Rolling Dog Ranch Animal Sanctuary
When she was in her 40s, Alayne Marker occupied an enviable spot. As a contracts and insurance attorney for Boeing in Seattle, Marker raked in big bucks doing work she enjoyed. She regularly jetted off to New York, Los Angeles and Bermuda for meetings; on weekends she exercised, prowled chic stores and plugged into the urban lifestyle.
Now 52, Marker is living and working in an entirely different orbit-in remote Ovando, Mont. (pop. 71), 60 miles from Missoula, the closest city.
Around daybreak each morning, she hauls on her muck boots and strides out of her 1,400-square-foot modular home in the Montana plains to the nearby outbuildings. Marker spends the next 14 hours cleaning crates, shoveling manure and tending to 80 disabled dogs, cats and horses.
"I was very lucky to have had great bosses, interesting work and a wonderful lifestyle [in Seattle], but now I feel every day, every hour that I'm making a difference," Marker says.
She and husband Steve Smith, 50, a former Foreign Service officer and Boeing executive, founded the 160-acre Rolling Dog Ranch Animal Sanctuary in 2000.
The nonprofit ranch takes in animals facing euthanization due to blindness, missing limbs, deformities or neurological problems. Residents come from throughout the country as well as Mexico and Canada, usually from shelters and horse farms that contact the sanctuary as a last resort.
Dogs and cats that are accepted-and it's a for-the-rest-of-the-animal's-life commitment-are loaded onto planes and flown to Missoula or Spokane; horses are transported by van.
"We just migrated mentally to doing this," Marker says. The couple had a smaller-scale animal rescue effort in Washington and had planned to hold off making it their joint full-time work until they retired. But "we quickly concluded the need wouldn't wait."
Now blind horses roam about their pastures. Dogs frolic and soak up the sunshine in "paddocks" that keep them from wandering too far, and they all wiggle with glee when someone approaches to rub their ears or toss a tennis ball.
Caring for so many special-needs animals without hired help is not only expensive-about $260,000 a year, covered by donations to the ranch-it has forced Marker to learn many new skills. She's now a master at driving the tractor and two trucks.

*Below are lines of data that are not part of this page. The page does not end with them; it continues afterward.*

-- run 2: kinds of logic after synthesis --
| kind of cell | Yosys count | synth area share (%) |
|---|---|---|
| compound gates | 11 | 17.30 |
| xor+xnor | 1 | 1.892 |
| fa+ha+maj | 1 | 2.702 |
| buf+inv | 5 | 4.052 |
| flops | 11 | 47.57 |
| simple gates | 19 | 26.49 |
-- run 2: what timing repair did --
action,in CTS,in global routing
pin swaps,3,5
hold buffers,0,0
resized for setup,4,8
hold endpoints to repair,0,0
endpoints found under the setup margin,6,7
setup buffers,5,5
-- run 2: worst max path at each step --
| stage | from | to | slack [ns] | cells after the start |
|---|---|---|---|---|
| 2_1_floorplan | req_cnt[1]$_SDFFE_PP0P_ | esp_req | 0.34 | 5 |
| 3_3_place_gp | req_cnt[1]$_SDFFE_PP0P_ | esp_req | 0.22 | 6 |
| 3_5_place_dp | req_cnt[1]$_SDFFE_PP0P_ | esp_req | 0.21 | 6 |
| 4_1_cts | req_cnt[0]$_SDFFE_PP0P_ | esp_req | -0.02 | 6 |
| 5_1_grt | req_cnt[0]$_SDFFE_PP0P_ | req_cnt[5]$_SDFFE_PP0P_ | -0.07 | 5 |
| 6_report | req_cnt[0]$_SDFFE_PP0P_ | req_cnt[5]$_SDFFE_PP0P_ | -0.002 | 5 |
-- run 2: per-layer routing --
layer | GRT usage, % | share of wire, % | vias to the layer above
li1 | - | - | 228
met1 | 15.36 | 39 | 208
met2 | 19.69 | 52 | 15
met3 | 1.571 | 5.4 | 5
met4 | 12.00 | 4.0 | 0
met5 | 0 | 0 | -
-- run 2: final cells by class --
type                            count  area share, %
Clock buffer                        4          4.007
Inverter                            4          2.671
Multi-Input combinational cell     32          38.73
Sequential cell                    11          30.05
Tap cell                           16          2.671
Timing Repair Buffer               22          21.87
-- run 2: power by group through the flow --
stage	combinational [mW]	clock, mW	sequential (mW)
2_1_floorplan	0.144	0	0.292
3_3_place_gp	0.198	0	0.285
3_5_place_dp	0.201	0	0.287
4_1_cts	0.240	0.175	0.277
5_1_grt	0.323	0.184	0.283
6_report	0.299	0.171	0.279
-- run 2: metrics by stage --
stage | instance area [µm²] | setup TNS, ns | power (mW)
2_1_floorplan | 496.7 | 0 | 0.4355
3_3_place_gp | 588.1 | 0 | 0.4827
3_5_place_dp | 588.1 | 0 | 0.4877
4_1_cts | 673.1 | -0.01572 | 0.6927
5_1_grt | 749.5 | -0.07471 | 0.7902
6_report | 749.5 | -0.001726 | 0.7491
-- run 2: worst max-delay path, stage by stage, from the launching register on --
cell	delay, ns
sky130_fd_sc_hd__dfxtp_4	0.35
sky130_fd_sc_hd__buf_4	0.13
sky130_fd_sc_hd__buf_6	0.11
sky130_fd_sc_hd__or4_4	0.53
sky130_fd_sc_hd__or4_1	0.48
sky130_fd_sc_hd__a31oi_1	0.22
<file path="config.mk">
export PLATFORM = sky130hd
export DESIGN_NAME = spi_slave
export DESIGN_NICKNAME = d
export VERILOG_FILES = /design/src/design/trs_io_cfg.svh /design/src/design/trs_io_pkg.sv /design/src/design/spi_slave.sv
export SDC_FILE = /design/constraint.sdc
export NUM_CORES = 1
export LEC_CHECK = 0
export BUFFER_PORTS_ARGS = -buffer_cell sky130_fd_sc_hd__clkbuf_2
export CORE_MARGIN = 2
export CORE_UTILIZATION = 50
export DETAILED_ROUTE_END_ITERATION = 8
export GPL_TIMING_DRIVEN = 0
export PLACE_DENSITY_LB_ADDON = 0.2
export SYNTH_ARGS = -nofsm -noshare
export SYNTH_HDL_FRONTEND = slang
export SYNTH_SLANG_ARGS = --single-unit
</file>
<file path="constraint.sdc">
create_clock -name clk -period 1.6 [get_ports clk]
set_input_delay 0.08 -clock clk [delete_from_list [all_inputs] [get_ports clk]]
set_output_delay 0.08 -clock clk [all_outputs]
set_load 0.02 [all_outputs]
</file>
## src/rtl/pid_pkg.sv

```systemverilog
`default_nettype none

package pid_pkg;

	////////////////////////////////////////////////////////////
	// data path widths
	////////////////////////////////////////////////////////////

	localparam int w_sample   = 18;	// adc word, two's complement
	localparam int w_pid      = 18;	// osf and pid result, signed
	localparam int w_dac      = 16;	// dac code, straight binary
	localparam int w_osm      = 3;	// oversample mode, 0..4 in use

	////////////////////////////////////////////////////////////
	// fixed point
	////////////////////////////////////////////////////////////

	// gains are q7.8, the pid sum drops the fraction afterwards
	localparam int w_coef     = 16;	// setpoint and p/i/d gains, signed
	localparam int coef_shift = 8;	// fraction bits of the gains
	localparam int w_acc      = 40;	// integrator and pid sum
	localparam int w_mult     = 8;	// output gain, unsigned

endpackage

`default_nettype wire

```

## src/rtl/oversample_filter.sv

```systemverilog
`timescale 1ns/1ps
`default_nettype none

module oversample_filter (
	input  logic                                clk50,
	input  logic                                rst_n,
	input  logic                                in_valid,	// strobe for this channel only
	input  logic signed [pid_pkg::w_sample-1:0] in_data,
	input  logic        [pid_pkg::w_osm-1:0]    osm,		// average over 2^osm samples
	input  logic                                cfg_update,
	output logic                                out_valid,
	output logic signed [pid_pkg::w_pid-1:0]    out_data
);

	localparam int w_sum = pid_pkg::w_sample + 4;	// headroom for 16 samples
	localparam logic signed [w_sum-1:0] sat_hi = w_sum'(2**(pid_pkg::w_pid-1) - 1);
	localparam logic signed [w_sum-1:0] sat_lo = w_sum'(-(2**(pid_pkg::w_pid-1)));

	logic        [pid_pkg::w_osm-1:0] osm_q;	// mode in force since last cfg_update
	logic        [4:0]                cnt;		// samples taken in the open group
	logic signed [w_sum-1:0]          sum;
	logic signed [w_sum-1:0]          sum_nxt;
	logic signed [w_sum-1:0]          avg;
	logic                             last;		// current sample closes the group

	always_comb begin
		sum_nxt = sum + w_sum'(in_data);	// sign extended
		avg     = sum_nxt >>> osm_q;		// divide by 2^osm, rounds toward -inf
		last    = (cnt + 5'd1) == (5'd1 << osm_q);
	end

	always_ff @(posedge clk50 or negedge rst_n) begin
		if (!rst_n) begin
			osm_q     <= '0;
			cnt       <= '0;
			sum       <= '0;
			out_valid <= 1'b0;
		end else begin
			out_valid <= 1'b0;
			if (cfg_update) begin
				// new mode, drop the partial group
				osm_q <= osm;
				cnt   <= '0;
				sum   <= '0;
			end else if (in_valid) begin
				if (last) begin
					cnt       <= '0;
					sum       <= '0;
					out_valid <= 1'b1;
				end else begin
					cnt <= cnt + 5'd1;
					sum <= sum_nxt;
				end
			end
		end
	end

	// average, clipped to the pid input range
	always_ff @(posedge clk50) begin
		if (in_valid && last) begin
			if (avg > sat_hi)
				out_data <= sat_hi[pid_pkg::w_pid-1:0];
			else if (avg < sat_lo)
				out_data <= sat_lo[pid_pkg::w_pid-1:0];
			else
				out_data <= avg[pid_pkg::w_pid-1:0];
		end
	end

endmodule

`default_nettype wire

```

She moves half-ton bales with a hay-fork attachment, operates snow removal equipment and repairs fences. She also has developed an instinct for knowing when an animal is struggling.

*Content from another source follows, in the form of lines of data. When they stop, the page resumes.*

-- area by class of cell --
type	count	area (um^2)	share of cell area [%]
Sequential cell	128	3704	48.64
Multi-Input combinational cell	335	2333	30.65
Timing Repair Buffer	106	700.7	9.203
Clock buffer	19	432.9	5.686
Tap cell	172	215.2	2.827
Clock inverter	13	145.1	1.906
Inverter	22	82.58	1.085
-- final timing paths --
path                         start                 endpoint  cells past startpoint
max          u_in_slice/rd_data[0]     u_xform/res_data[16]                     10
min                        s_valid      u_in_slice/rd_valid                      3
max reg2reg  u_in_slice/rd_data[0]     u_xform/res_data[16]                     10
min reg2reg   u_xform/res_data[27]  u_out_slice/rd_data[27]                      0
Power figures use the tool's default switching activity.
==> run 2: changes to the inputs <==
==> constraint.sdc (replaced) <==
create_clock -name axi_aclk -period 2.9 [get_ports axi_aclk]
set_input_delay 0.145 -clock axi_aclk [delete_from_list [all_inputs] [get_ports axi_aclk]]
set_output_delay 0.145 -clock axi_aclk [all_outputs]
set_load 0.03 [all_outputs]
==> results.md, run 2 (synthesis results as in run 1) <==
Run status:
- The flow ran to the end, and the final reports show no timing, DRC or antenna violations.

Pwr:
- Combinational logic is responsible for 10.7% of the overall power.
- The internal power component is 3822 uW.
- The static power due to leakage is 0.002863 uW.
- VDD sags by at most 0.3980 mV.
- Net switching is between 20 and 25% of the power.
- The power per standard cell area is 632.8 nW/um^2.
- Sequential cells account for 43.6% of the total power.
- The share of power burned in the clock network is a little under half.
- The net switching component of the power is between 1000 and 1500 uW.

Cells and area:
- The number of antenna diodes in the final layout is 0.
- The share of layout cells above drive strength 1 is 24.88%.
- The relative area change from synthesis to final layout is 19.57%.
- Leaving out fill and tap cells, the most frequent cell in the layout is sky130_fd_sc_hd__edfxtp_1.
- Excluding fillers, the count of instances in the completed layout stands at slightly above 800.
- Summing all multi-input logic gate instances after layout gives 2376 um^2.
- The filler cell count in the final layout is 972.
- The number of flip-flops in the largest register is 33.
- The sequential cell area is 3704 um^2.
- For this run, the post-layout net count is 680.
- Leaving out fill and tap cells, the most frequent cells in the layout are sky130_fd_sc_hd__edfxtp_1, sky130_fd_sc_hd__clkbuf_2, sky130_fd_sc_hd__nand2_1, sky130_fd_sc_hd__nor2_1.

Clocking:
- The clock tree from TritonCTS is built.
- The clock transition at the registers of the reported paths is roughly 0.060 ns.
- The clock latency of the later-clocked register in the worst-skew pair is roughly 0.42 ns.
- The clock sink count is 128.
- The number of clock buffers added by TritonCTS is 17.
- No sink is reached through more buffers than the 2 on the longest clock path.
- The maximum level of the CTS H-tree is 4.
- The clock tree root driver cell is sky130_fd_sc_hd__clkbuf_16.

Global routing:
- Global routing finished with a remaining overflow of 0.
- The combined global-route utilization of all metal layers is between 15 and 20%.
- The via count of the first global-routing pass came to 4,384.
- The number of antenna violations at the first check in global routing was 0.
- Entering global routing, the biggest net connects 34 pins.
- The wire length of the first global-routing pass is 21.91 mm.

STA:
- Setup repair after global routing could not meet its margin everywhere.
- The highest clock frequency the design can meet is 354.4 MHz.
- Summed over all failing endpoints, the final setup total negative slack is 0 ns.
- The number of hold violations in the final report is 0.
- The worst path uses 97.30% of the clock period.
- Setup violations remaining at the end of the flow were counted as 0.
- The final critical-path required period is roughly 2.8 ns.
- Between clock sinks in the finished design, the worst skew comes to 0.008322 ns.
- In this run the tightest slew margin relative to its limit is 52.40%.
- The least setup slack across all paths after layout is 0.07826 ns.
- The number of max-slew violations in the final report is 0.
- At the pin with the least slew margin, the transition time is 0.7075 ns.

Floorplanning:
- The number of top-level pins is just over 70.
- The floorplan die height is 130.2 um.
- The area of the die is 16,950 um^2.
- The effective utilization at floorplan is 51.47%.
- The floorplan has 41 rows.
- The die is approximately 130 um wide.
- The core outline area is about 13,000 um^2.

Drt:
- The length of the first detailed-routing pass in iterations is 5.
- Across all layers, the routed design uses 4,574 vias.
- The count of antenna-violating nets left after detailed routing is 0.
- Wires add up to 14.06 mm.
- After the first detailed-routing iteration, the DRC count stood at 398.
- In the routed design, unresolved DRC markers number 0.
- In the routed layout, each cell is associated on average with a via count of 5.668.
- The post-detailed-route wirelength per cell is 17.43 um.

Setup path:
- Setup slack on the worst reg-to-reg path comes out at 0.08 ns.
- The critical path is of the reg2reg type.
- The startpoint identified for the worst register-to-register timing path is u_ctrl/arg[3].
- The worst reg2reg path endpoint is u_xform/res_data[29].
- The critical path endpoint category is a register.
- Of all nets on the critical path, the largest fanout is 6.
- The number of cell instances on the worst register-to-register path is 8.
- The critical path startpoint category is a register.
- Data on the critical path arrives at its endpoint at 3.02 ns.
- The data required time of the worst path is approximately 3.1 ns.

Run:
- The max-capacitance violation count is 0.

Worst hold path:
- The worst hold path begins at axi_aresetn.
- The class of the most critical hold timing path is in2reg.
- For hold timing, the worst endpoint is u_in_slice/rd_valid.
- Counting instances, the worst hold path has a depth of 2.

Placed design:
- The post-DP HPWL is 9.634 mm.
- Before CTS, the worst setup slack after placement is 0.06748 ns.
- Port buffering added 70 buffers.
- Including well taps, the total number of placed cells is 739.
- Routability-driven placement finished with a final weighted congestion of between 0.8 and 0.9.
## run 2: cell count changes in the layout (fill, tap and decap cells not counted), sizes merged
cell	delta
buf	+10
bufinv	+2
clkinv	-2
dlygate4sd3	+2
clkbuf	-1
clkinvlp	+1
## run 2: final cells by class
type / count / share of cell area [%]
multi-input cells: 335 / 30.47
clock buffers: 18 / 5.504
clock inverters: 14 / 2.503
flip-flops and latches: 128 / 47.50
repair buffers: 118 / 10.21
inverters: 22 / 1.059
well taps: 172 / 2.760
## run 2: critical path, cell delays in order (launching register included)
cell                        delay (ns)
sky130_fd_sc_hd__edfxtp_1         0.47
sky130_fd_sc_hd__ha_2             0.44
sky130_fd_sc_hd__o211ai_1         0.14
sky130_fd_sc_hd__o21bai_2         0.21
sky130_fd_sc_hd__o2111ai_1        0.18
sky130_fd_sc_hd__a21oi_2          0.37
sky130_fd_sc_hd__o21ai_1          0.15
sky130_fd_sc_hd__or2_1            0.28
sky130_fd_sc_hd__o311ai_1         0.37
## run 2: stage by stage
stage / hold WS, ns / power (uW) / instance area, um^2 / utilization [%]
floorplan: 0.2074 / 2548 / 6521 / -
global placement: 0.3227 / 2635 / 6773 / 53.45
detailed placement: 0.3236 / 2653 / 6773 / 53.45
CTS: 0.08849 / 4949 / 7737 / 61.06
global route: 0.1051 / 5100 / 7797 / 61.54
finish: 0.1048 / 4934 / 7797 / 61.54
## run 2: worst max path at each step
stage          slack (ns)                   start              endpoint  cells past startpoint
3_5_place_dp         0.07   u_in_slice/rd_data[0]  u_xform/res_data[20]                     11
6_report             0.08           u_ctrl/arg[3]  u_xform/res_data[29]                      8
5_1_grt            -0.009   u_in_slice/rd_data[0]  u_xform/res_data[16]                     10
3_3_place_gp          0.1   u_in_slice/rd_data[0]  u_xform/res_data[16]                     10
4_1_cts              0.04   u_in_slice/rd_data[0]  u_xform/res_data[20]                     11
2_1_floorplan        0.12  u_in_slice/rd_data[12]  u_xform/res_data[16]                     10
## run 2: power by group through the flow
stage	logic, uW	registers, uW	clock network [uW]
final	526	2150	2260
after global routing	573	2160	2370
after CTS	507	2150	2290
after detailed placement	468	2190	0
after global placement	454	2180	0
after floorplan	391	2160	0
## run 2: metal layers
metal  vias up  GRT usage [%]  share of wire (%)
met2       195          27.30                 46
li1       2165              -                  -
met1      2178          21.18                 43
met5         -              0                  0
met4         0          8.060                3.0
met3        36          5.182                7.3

Marker jokes that it's no longer necessary to hit the gym: She's two clothing sizes smaller now, simply by virtue of her daily routines.
"Some people comment that they think we're giving up a lot to do this," she says. "But, gosh, look what we're getting to do."
The biggest downside is the frequent "gut-wrenching decision" to turn away animals in need, Marker says. Although the couple has expansion dreams, they know 80 animals is all they can handle while maintaining their wards' quality of life. So newcomers are accepted only when one of their beloved residents dies or, rarely, is adopted.
"These animals are an inspiration every day," Marker says, "the way they adapt and find joy."